▸ Work to complete
Nothing but a number should be written: the count of lines below that contain "timing".

▸ Records supplied
--- --- ---

From an optimization exercise on the open Yosys and OpenROAD flow, aimed at small area, a short achievable clock period and few clock cycles; shortcuts taken in it are not production practice.
Function was not checked in any run shown here: the RTL went through the layout flow alone.

## run.sh

```bash
#!/bin/bash
# synth_recipe.tcl (not shown) runs the flow's synth.tcl, then flattens the netlist and writes it again
# the make line also repeats each setting of config.mk as NAME=value (left out here)
make -C /OpenROAD-flow-scripts/flow DESIGN_CONFIG=/design/flow/config.mk WORK_HOME=/design/flow/orfs CLKGATE_MAP_FILE= SYNTH_SCRIPT=/design/flow/synth_recipe.tcl finish
```

## config.mk

```make
export PLATFORM = sky130hd
export DESIGN_NAME = chz_hash_core
export DESIGN_NICKNAME = chz_hash_core
export VERILOG_FILES = /design/flow/design.v
export SDC_FILE = /design/flow/constraint.sdc
export NUM_CORES = 8
export LEC_CHECK = 0
export CAP_MARGIN = 20
export CORE_MARGIN = 2
export CORE_UTILIZATION = 40
export SETUP_SLACK_MARGIN = 5
export SLEW_MARGIN = 20
export SYNTH_MEMORY_MAX_BITS = 16384
```

## constraint.sdc

```tcl
create_clock -name core_clock -period 12.0 [get_ports {clk}]
set_input_delay 2.4000 -clock core_clock [delete_from_list [all_inputs] [get_ports {clk}]]
set_output_delay 2.4000 -clock core_clock [all_outputs]
set_load 0.01 [all_outputs]
```

## design.v

```verilog
module chz_hash_core (
  input  wire          clk,
  input  wire          rst,           
  input  wire          in_valid,
  output wire          in_ready,
  input  wire          in_first,      
  input  wire          in_mode,       
  input  wire [1023:0] in_block,      
  output reg           out_valid,
  output wire [383:0]  out_digest
);
  function automatic [31:0] rotr32(input [31:0] x, input integer n);
    rotr32 = (x >> n) | (x << (32 - n));
  endfunction
  function automatic [63:0] rotr64(input [63:0] x, input integer n);
    rotr64 = (x >> n) | (x << (64 - n));
  endfunction
  function automatic [63:0] big_sigma0(input m, input [63:0] x);
    reg [63:0] r5;
    reg [31:0] r2;
    r5 = rotr64(x, 28) ^ rotr64(x, 34) ^ rotr64(x, 39);
    r2 = rotr32(x[31:0], 2) ^ rotr32(x[31:0], 13) ^ rotr32(x[31:0], 22);
    big_sigma0 = {r5[63:32], m ? r5[31:0] : r2};
  endfunction
  function automatic [63:0] big_sigma1(input m, input [63:0] x);
    reg [63:0] r5;
    reg [31:0] r2;
    r5 = rotr64(x, 14) ^ rotr64(x, 18) ^ rotr64(x, 41);
    r2 = rotr32(x[31:0], 6) ^ rotr32(x[31:0], 11) ^ rotr32(x[31:0], 25);
    big_sigma1 = {r5[63:32], m ? r5[31:0] : r2};
  endfunction
  function automatic [63:0] small_sigma0(input m, input [63:0] x);
    reg [63:0] r5;
    reg [31:0] r2;
    r5 = rotr64(x, 1) ^ rotr64(x, 8) ^ (x >> 7);
    r2 = rotr32(x[31:0], 7) ^ rotr32(x[31:0], 18) ^ (x[31:0] >> 3);
    small_sigma0 = {r5[63:32], m ? r5[31:0] : r2};
  endfunction
  function automatic [63:0] small_sigma1(input m, input [63:0] x);
    reg [63:0] r5;
    reg [31:0] r2;
    r5 = rotr64(x, 19) ^ rotr64(x, 61) ^ (x >> 6);
    r2 = rotr32(x[31:0], 17) ^ rotr32(x[31:0], 19) ^ (x[31:0] >> 10);
    small_sigma1 = {r5[63:32], m ? r5[31:0] : r2};
  endfunction
  function automatic [63:0] iv(input m, input [2:0] i);
    if (m) begin
      case (i)
        3'd0: iv = 64'hcbbb9d5dc1059ed8;
        3'd1: iv = 64'h629a292a367cd507;
        3'd2: iv = 64'h9159015a3070dd17;
        3'd3: iv = 64'h152fecd8f70e5939;
        3'd4: iv = 64'h67332667ffc00b31;
        3'd5: iv = 64'h8eb44a8768581511;
        3'd6: iv = 64'hdb0c2e0d64f98fa7;
        default: iv = 64'h47b5481dbefa4fa4;
      endcase
    end else begin
      case (i)
        3'd0: iv = 64'h6a09e667;
        3'd1: iv = 64'hbb67ae85;
        3'd2: iv = 64'h3c6ef372;
        3'd3: iv = 64'ha54ff53a;
        3'd4: iv = 64'h510e527f;
        3'd5: iv = 64'h9b05688c;
        3'd6: iv = 64'h1f83d9ab;
        default: iv = 64'h5be0cd19;
      endcase
    end
  endfunction
  reg               mode;         
  reg               mode_s1;      
  reg               mode_s0n;     
  reg               mode_w;       
  reg               omode;        
  reg               omode_n;      
  reg               ldnf;         
  reg               ldmode;       
  reg               ldfirst;      
  reg               bfirst;       
  reg               ld;           
  reg  [3:0]        lcnt;         
  reg               rdy;          
  reg               epre;         
  reg               apre;         
  reg               apost;        
  reg               run;          
  reg               tail;         
  reg  [6:0]        rcnt;         
  reg  [6:0]        kcnt;         
  reg               f3, f2, f1, f0, fz;   
  reg  [15:0][63:0] w;            
  reg  [63:0]       a, b, c, d;   
  reg  [63:0]       e, f, g;      
  reg  [63:0]       pe;           
  reg  [63:0]       ws0, ws1;     
  reg  [63:0]       kr;           
  reg  [7:0][63:0]  hv;           
  wire       ld_last  = ld && (lcnt == 4'd15);
  reg [63:0] krom;
  always @* begin
    case (kcnt)
      7'd0: krom = 64'h428a2f98d728ae22;
      7'd1: krom = 64'h7137449123ef65cd;
      7'd2: krom = 64'hb5c0fbcfec4d3b2f;
      7'd3: krom = 64'he9b5dba58189dbbc;
      7'd4: krom = 64'h3956c25bf348b538;
      7'd5: krom = 64'h59f111f1b605d019;
      7'd6: krom = 64'h923f82a4af194f9b;
      7'd7: krom = 64'hab1c5ed5da6d8118;
      7'd8: krom = 64'hd807aa98a3030242;
      7'd9: krom = 64'h12835b0145706fbe;
      7'd10: krom = 64'h243185be4ee4b28c;
      7'd11: krom = 64'h550c7dc3d5ffb4e2;
      7'd12: krom = 64'h72be5d74f27b896f;
      7'd13: krom = 64'h80deb1fe3b1696b1;
      7'd14: krom = 64'h9bdc06a725c71235;
      7'd15: krom = 64'hc19bf174cf692694;
      7'd16: krom = 64'he49b69c19ef14ad2;
      7'd17: krom = 64'hefbe4786384f25e3;
      7'd18: krom = 64'h0fc19dc68b8cd5b5;
      7'd19: krom = 64'h240ca1cc77ac9c65;
      7'd20: krom = 64'h2de92c6f592b0275;
      7'd21: krom = 64'h4a7484aa6ea6e483;
      7'd22: krom = 64'h5cb0a9dcbd41fbd4;
      7'd23: krom = 64'h76f988da831153b5;
      7'd24: krom = 64'h983e5152ee66dfab;
      7'd25: krom = 64'ha831c66d2db43210;
      7'd26: krom = 64'hb00327c898fb213f;
      7'd27: krom = 64'hbf597fc7beef0ee4;
      7'd28: krom = 64'hc6e00bf33da88fc2;
      7'd29: krom = 64'hd5a79147930aa725;
      7'd30: krom = 64'h06ca6351e003826f;
      7'd31: krom = 64'h142929670a0e6e70;
      7'd32: krom = 64'h27b70a8546d22ffc;
      7'd33: krom = 64'h2e1b21385c26c926;
      7'd34: krom = 64'h4d2c6dfc5ac42aed;
      7'd35: krom = 64'h53380d139d95b3df;
      7'd36: krom = 64'h650a73548baf63de;
      7'd37: krom = 64'h766a0abb3c77b2a8;
      7'd38: krom = 64'h81c2c92e47edaee6;
      7'd39: krom = 64'h92722c851482353b;
      7'd40: krom = 64'ha2bfe8a14cf10364;
      7'd41: krom = 64'ha81a664bbc423001;
      7'd42: krom = 64'hc24b8b70d0f89791;
      7'd43: krom = 64'hc76c51a30654be30;
      7'd44: krom = 64'hd192e819d6ef5218;
      7'd45: krom = 64'hd69906245565a910;
      7'd46: krom = 64'hf40e35855771202a;
      7'd47: krom = 64'h106aa07032bbd1b8;
      7'd48: krom = 64'h19a4c116b8d2d0c8;
      7'd49: krom = 64'h1e376c085141ab53;
      7'd50: krom = 64'h2748774cdf8eeb99;
      7'd51: krom = 64'h34b0bcb5e19b48a8;
      7'd52: krom = 64'h391c0cb3c5c95a63;
      7'd53: krom = 64'h4ed8aa4ae3418acb;
      7'd54: krom = 64'h5b9cca4f7763e373;
      7'd55: krom = 64'h682e6ff3d6b2b8a3;
      7'd56: krom = 64'h748f82ee5defb2fc;
      7'd57: krom = 64'h78a5636f43172f60;
      7'd58: krom = 64'h84c87814a1f0ab72;
      7'd59: krom = 64'h8cc702081a6439ec;
      7'd60: krom = 64'h90befffa23631e28;
      7'd61: krom = 64'ha4506cebde82bde9;
      7'd62: krom = 64'hbef9a3f7b2c67915;
      7'd63: krom = 64'hc67178f2e372532b;
      7'd64: krom = 64'hca273eceea26619c;
      7'd65: krom = 64'hd186b8c721c0c207;
      7'd66: krom = 64'heada7dd6cde0eb1e;
      7'd67: krom = 64'hf57d4f7fee6ed178;
      7'd68: krom = 64'h06f067aa72176fba;
      7'd69: krom = 64'h0a637dc5a2c898a6;
      7'd70: krom = 64'h113f9804bef90dae;
      7'd71: krom = 64'h1b710b35131c471b;
      7'd72: krom = 64'h28db77f523047d84;
      7'd73: krom = 64'h32caab7b40c72493;
      7'd74: krom = 64'h3c9ebe0a15c9bebc;
      7'd75: krom = 64'h431d67c49c100d4c;
      7'd76: krom = 64'h4cc5d4becb3e42b6;
      7'd77: krom = 64'h597f299cfc657e2a;
      7'd78: krom = 64'h5fcb6fab3ad6faec;
      7'd79: krom = 64'h6c44198c4a475817;
      default: krom = 64'h0;
    endcase
  end
  wire        kmode = ld_last ? ldmode : mode;
  wire [63:0] k_nx  = {krom[63:32], kmode ? krom[31:0] : krom[63:32]};
  wire [6:0] n_m18 = mode ? 7'd62 : 7'd46;    
  wire [6:0] n_m4  = mode ? 7'd76 : 7'd60;    
  wire       can_ld   = !ld && !epre && (!run || tail);
  wire       start_ld = in_valid && can_ld;
  assign in_ready = rdy;
  always @(posedge clk) begin
    if (rst) begin
      ld        <= 1'b0;
      rdy       <= 1'b0;
      epre      <= 1'b0;
      apre      <= 1'b0;
      apost     <= 1'b0;
      run       <= 1'b0;
      tail      <= 1'b0;
      f3        <= 1'b0;
      f2        <= 1'b0;
      f1        <= 1'b0;
      f0        <= 1'b0;
      fz        <= 1'b0;
      out_valid <= 1'b0;
    end else begin
      if (start_ld) begin
        ld      <= 1'b1;
        ldfirst <= in_first;
        ldnf    <= !in_first;
        ldmode  <= in_first ? in_mode : ldmode;
      end else if (ld_last) begin
        ld      <= 1'b0;
      end
      rdy   <= ld && (lcnt == 4'd14);
      epre  <= ld_last;
      apre  <= epre;
      apost <= apre;
      if (epre) begin
        run  <= 1'b1;
        tail <= 1'b0;
      end else begin
        if (f1) run <= 1'b0;
        if (run && rcnt == n_m18) tail <= 1'b1;
      end
      f3        <= run && (rcnt == n_m4);
      f2        <= f3;
      f1        <= f2;
      f0        <= f1;
      fz        <= f0;
      out_valid <= fz;
    end
  end
  always @(posedge clk) begin
    lcnt <= start_ld ? 4'd0 : lcnt + 4'd1;
    rcnt <= epre ? 7'd0 : rcnt + 7'd1;
    kcnt <= (ld && lcnt == 4'd14) ? 7'd0 : kcnt + 7'd1;
    if (ld_last) mode <= ldmode;
    if (ld_last || epre) mode_s1 <= ldmode;
    if (ld && lcnt == 4'd14) mode_w <= ldmode;
    if (epre) begin
      mode_s0n <= !mode;
      bfirst   <= ldfirst;
    end
    if (f1) begin
      omode   <= mode;
      omode_n <= !mode;
    end
  end
  wire [63:0] he   = f3 ? hv[7] : (f2 ? hv[6] : (f1 ? hv[5] : hv[4]));
  wire [63:0] ha   = f2 ? hv[3] : (f1 ? hv[2] : (f0 ? hv[1] : hv[0]));
  wire [63:0] se_h = e + he;
  wire [63:0] sa_h = a + ha;
  wire [7:0][63:0] y;
  genvar gi;
  generate
    for (gi = 0; gi < 8; gi = gi + 1) begin : g_y
      if (gi == 0)
        assign y[gi] = ldfirst ? iv(ldmode, gi) : (fz ? sa_h : hv[gi]);
      else if (gi == 4)
        assign y[gi] = ldfirst ? iv(ldmode, gi) : (f0 ? se_h : hv[gi]);
      else
        assign y[gi] = ldfirst ? iv(ldmode, gi) : hv[gi];
    end
  endgenerate
  wire [63:0] ld_word = {in_block[1023 - 64*lcnt -: 32],
                         ldmode ? in_block[991 - 64*lcnt -: 32] : in_block[511 - 32*lcnt -: 32]};
  function automatic [63:0] add64(input [63:0] x, input [63:0] y);
    reg [63:0] gg, pp, p0;
    integer l, j;
    gg = x & y;
    pp = x ^ y;
    p0 = pp;
    for (l = 0; l < 6; l = l + 1)
      for (j = 63; j >= 0; j = j - 1)
        if ((j >> l) & 1) begin
          gg[j] = gg[j] | (pp[j] & gg[((j >> l) << l) - 1]);
          pp[j] = pp[j] & pp[((j >> l) << l) - 1];
        end
    add64 = p0 ^ {gg[62:0], 1'b0};
  endfunction
  function automatic [127:0] csa(input [63:0] x, input [63:0] y, input [63:0] z);
    csa = {((x & y) | (x & z) | (y & z)) << 1, x ^ y ^ z};
  endfunction
  wire [127:0] wc1   = csa(w[0], w[9], ws0);
  wire [127:0] wc2   = csa(wc1[63:0], wc1[127:64], ws1);
  wire [63:0]  w_new = add64(wc2[63:0], wc2[127:64]);
  wire [63:0]  s1    = big_sigma1(mode_s1, e);
  wire [63:0]  ch    = (e & f) ^ (~e & g);
  wire [127:0] ec    = csa(s1, ch, pe);
  wire [63:0]  sum_e = add64(ec[63:0], ec[127:64]);
  wire [63:0]  s0    = big_sigma0(!mode_s0n, a);
  wire [63:0]  mj    = (a & b) ^ (a & c) ^ (b & c);
  wire [127:0] ac1   = csa(e, ~d, mj);
  wire [127:0] ac2   = csa(ac1[63:0], {ac1[127:65], 1'b1}, s0);
  wire [63:0]  sum_a = add64(ac2[63:0], ac2[127:64]);
  wire [63:0]  y7p   = ldnf ? hv[7] : iv(ldmode, 3'd7);
  wire [63:0]  y3p   = ldnf ? hv[3] : iv(ldmode, 3'd3);
  wire [63:0]  y2p   = ldnf ? hv[2] : iv(ldmode, 3'd2);
  wire [63:0]  ph    = epre ? y7p : g;
  wire [63:0]  pd    = epre ? y3p : (apre ? y2p : b);
  wire [127:0] pc1   = csa(ph, kr, w[0]);
  wire [127:0] pc2   = csa(pc1[63:0], pc1[127:64], pd);
  wire [63:0]  pe_new = add64(pc2[63:0], pc2[127:64]);
  integer i;
  always @(posedge clk) begin
    for (i = 0; i < 15; i = i + 1)
      w[i] <= w[i+1];
    w[15] <= ld ? ld_word : w_new;
    a  <= apre ? y[0] : sum_a;
    b  <= apre ? y[1] : a;
    c  <= apre ? y[2] : b;
    d  <= apre ? y[3] : c;
    e  <= epre ? y[4] : sum_e;
    f  <= epre ? y[5] : e;
    g  <= epre ? y[6] : f;
    pe <= pe_new;
    kr <= k_nx;
    ws0 <= small_sigma0(mode_w, w[2]);
    ws1 <= small_sigma1(mode_w, w[15]);
    if (apost && bfirst) begin
      for (i = 0; i < 8; i = i + 1)
        hv[i] <= iv(mode, i[2:0]);
    end
    if (f3) hv[7] <= se_h;
    if (f2) begin
      hv[6] <= se_h;
      hv[3] <= sa_h;
    end
    if (f1) begin
      hv[5] <= se_h;
      hv[2] <= sa_h;
    end
    if (f0) begin
      hv[4] <= se_h;
      hv[1] <= sa_h;
    end
    if (fz) hv[0] <= sa_h;
  end
  assign out_digest[383:192] = omode ? {hv[0], hv[1], hv[2]}
                                     : {128'h0, hv[0][31:0], hv[1][31:0]};
  assign out_digest[191:0]   = !omode_n ? {hv[3], hv[4], hv[5]}
                                        : {hv[2][31:0], hv[3][31:0], hv[4][31:0],
                                           hv[5][31:0], hv[6][31:0], hv[7][31:0]};
endmodule
```

==> impl_metrics.py, run 1 <==
metrics = {
    "run_status": {
        "result_of_the_run": "finished clean",
    },
    "floorplan": {
        "initial_core_util_pct": 40.2,
        "boundaryPins": 1415,
        "die_height_um": 574,
        "floorplan.die.width_um": 574,
        "coreArea_mm2": 0.324,
        "overall_die_area_mm2": 0.330,
        "row_count": 209,
    },
    "sta": {
        "timing.final.ws_setup_ps": 5010,
        "finalHoldViolations": 0,
        "tightestPinTransition_ps": 1340,
        "rsz0062_at_grt": "no",
        "finalClockSkew_ps": 104,
        "finalSetupTns_ps": 0,
        "fmax_mhz": 143,
        "finalMaxSlewViolations": 0,
        "post-route-min-period_ps": 6990,
        "report.final.setup_viol": 0,
        "post-route-period-util_pct": 58.3,
        "relSlewSlack_pct": 9.44,
    },
    "grt": {
        "global_route.usage.total_pct": 48.1,
        "grt_use_met2_pct": 67.0,
        "via_count_of_the_first_global_routing_pass": 111760,
        "grtUsageMet1_pct": 57.8,
        "grt.busiest_layer": "met2",
        "gr_util_met3_pct": 19.0,
        "grt_first_pass_wirelength_um": 1070000,
        "maximum_number_of_pins_on_one_net_before_global_route_repair": 200,
        "total_grt_overflow": 0,
        "grt_antenna_before_repair": 269,
    },
    "hold_path": {
        "holdPathStages": 0,
        "min_path_type": "flip-flop to flip-flop",
    },
    "yosys": {
        "synth_fp_nets": 15577,
        "synth.largest_area_cell": "sky130_fd_sc_hd__dfxtp_1",
        "yosysSeqAreaShare_pct": 40.1,
        "post_synth_inst_count": 13681,
        "synth-main-ff-cell": "sky130_fd_sc_hd__dfxtp_1",
        "post_synth_instance_area_mm2": 0.130,
        "synth.top_cells.by_area": "sky130_fd_sc_hd__dfxtp_1 28%, sky130_fd_sc_hd__edfxtp_1 12%, sky130_fd_sc_hd__fa_1 7.1%, sky130_fd_sc_hd__xnor2_1 4.7%, sky130_fd_sc_hd__a21oi_1 4.5%",
        "ys_warn_count": 1,
        "async_reset_ff_share_pct": 0,
        "synth_common_cells": "1824 x sky130_fd_sc_hd__dfxtp_1, 1178 x sky130_fd_sc_hd__nand2_1, 1158 x sky130_fd_sc_hd__a21oi_1, 951 x sky130_fd_sc_hd__nor2_1, 864 x sky130_fd_sc_hd__inv_1",
        "synthMostInstantiatedCell": "sky130_fd_sc_hd__dfxtp_1",
        "synth.lib_cells_used.distinct": 96,
        "synth_seq_cells": 2345,
        "synth_edf_count": 521,
        "average_size_of_a_mapped_cell_um2": 9.51,
        "post-synth-top-area-fraction_pct": 28.1,
    },
    "placement": {
        "place_hpwl_um": 647000,
        "placement.setup.worst_slack_ps": 5070,
        "placement.io_buffers": 1414,
        "placed_area_mm2": 0.148,
        "routabilityCongestion": 1.08,
    },
    "layout": {
        "final_nets": 16486,
        "stdcell_area_mm2": 0.158,
        "drive_above_1_share_pct": 8.80,
        "top_regs": "w x1024, hv x512",
        "area_growth_pct": 21.7,
        "fillers": 30804,
        "max_reg_flops": 1024,
        "registers.top_by_ff_count": "w",
    },
    "job": {
        "maxCapViolCount": 0,
    },
    "routing": {
        "vias_per_cell": 6.31,
        "initialDrtViolationCount": 19834,
        "ant_nets": 0,
        "firstDrtPassIters": 30,
        "routed_wl_um": 818000,
        "dr_drc_count": 0,
        "post_drt_wl_per_cell_um": 42.1,
        "num_vias": 122561,
    },
    "critical_path": {
        "path_class": "flip-flop to flip-flop",
        "required_ps": 12840,
        "path_max_fanout": 50,
        "worstSetupStartpointType": "flip-flop",
        "crit_arrival_ps": 7840,
        "worstRegToRegCells": 18,
        "category_of_cells_accounting_for_the_largest_share_of_critical_path_delay": "compound AO/OA/AOI/OAI gates",
        "critical_path.cell_chain": "buf_4 > buf_6 > mux2i_1 > nor2_1 > a21oi_1 > o21ai_0 > ha_1 > nand4_1 > or3_1 > nor4b_2 > nand4_1 > a211o_1 > a211oi_2 > o21ai_1 > xnor2_1 > mux2i_1 > o21ai_1 > o21a_1",
        "timing.critical_path.buf_inv": 2,
        "slowest_stage": "sky130_fd_sc_hd__dfxtp_4",
        "worst_path_largest_cell_delay_ps": 830,
        "cp.depth": 18,
        "critPathCaptureType": "flip-flop",
    },
    "clocking": {
        "tritoncts": "done",
        "cts.clk_slew.worst_paths_ps": 70,
        "cts-root-to-sink-buffers": 4,
        "htree_num_levels": 5,
        "cts_num_sinks": 2345,
        "numCtsBuffers": 262,
        "insertion_delay_ps": 970,
        "clock-root-buffer": "sky130_fd_sc_hd__clkbuf_16",
    },
}
-- cells in the final DEF, fill, tap and decap left out, types with 115 or more instances in the layout --
cell type	n
sky130_fd_sc_hd__a21o_1	339
sky130_fd_sc_hd__a21oi_1	1153
sky130_fd_sc_hd__a31oi_1	202
sky130_fd_sc_hd__and2_1	318
sky130_fd_sc_hd__buf_4	263
sky130_fd_sc_hd__clkbuf_16	278
sky130_fd_sc_hd__clkdlybuf4s50_1	1414
sky130_fd_sc_hd__dfxtp_1	1814
sky130_fd_sc_hd__diode_2	309
sky130_fd_sc_hd__edfxtp_1	521
sky130_fd_sc_hd__fa_1	464
sky130_fd_sc_hd__ha_1	401
sky130_fd_sc_hd__inv_1	858
sky130_fd_sc_hd__mux2_2	287
sky130_fd_sc_hd__mux2i_1	296
sky130_fd_sc_hd__mux4_2	188
sky130_fd_sc_hd__nand2_1	1162
sky130_fd_sc_hd__nand3_1	220
sky130_fd_sc_hd__nor2_1	937
sky130_fd_sc_hd__nor3_1	115
sky130_fd_sc_hd__o21ai_0	672
sky130_fd_sc_hd__o221ai_1	188
sky130_fd_sc_hd__o22ai_1	228
sky130_fd_sc_hd__xnor2_1	702
sky130_fd_sc_hd__xor2_1	317
-- worst paths after layout --
kind,from,endpoint,slack [ps]
max,f1,e[59],5010
min reg2reg,w[69],w[5],230
min,w[69],w[5],230
max reg2reg,f1,e[59],5010
-- layout make-up --
type                       instances  area (µm²)  area share (%)
antenna                          309         773           0.488
clock buffer                     349        7510            4.74
clock inverter                   125        1730            1.09
inverter                         871        3280            2.07
multi-input combinational       9412       70900            44.8
sequential                      2345       52200            33.0
tap                             4325        5410            3.42
timing repair buffer            1698       16500            10.4
-- per-stage QoR --
| stage | utilization [%] | cells | hold WS (ps) |
|---|---|---|---|
| CTS | 48.6 | 19119 | 222 |
| global placement | 45.7 | 18644 | 310 |
| global route | 48.8 | 19293 | 239 |
| detailed placement | 45.7 | 18645 | 312 |
| finish | 48.9 | 19434 | 234 |
| floorplan | - | 13681 | 310 |
-- worst register-to-register path, delay by kind of cell, from the launching register on --
kind	cells	cell delay [ps]
AO/OA/AOI/OAI	7	1850
XOR/XNOR	1	570
adder cells (fa/ha/maj)	1	510
buffers and inverters	2	1100
flip-flops	1	830
multiplexers	2	430
AND/OR/NAND/NOR	5	1660
-- cells by family (layout without fill, tap and decap cells) --
family                   Yosys count  in the layout  synth area share, %
buffers and inverters           1924           3043                 5.68
AO/OA/AOI/OAI                   3599           3599                 17.3
XOR/XNOR                        1021           1021                 6.87
other                              0            309                    0
AND/OR/NAND/NOR                 3100           3100                 10.6
flip-flops                      2345           2345                 40.1
adder cells (fa/ha/maj)          919            919                 11.4
multiplexers                     773            773                 8.03
-- metal layers --
metal	part of all wire, %	vias to the layer above
li1	-	49903
met1	36	60408
met3	13	2470
met2	41	9678
met5	0.093	-
met4	9.7	102
-- what timing repair did --
item	CTS	global route
setup endpoints to repair	0	14
hold buffers	0	0
setup buffers	0	3
gates resized for setup	0	1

--- --- ---

▸ Answer below
4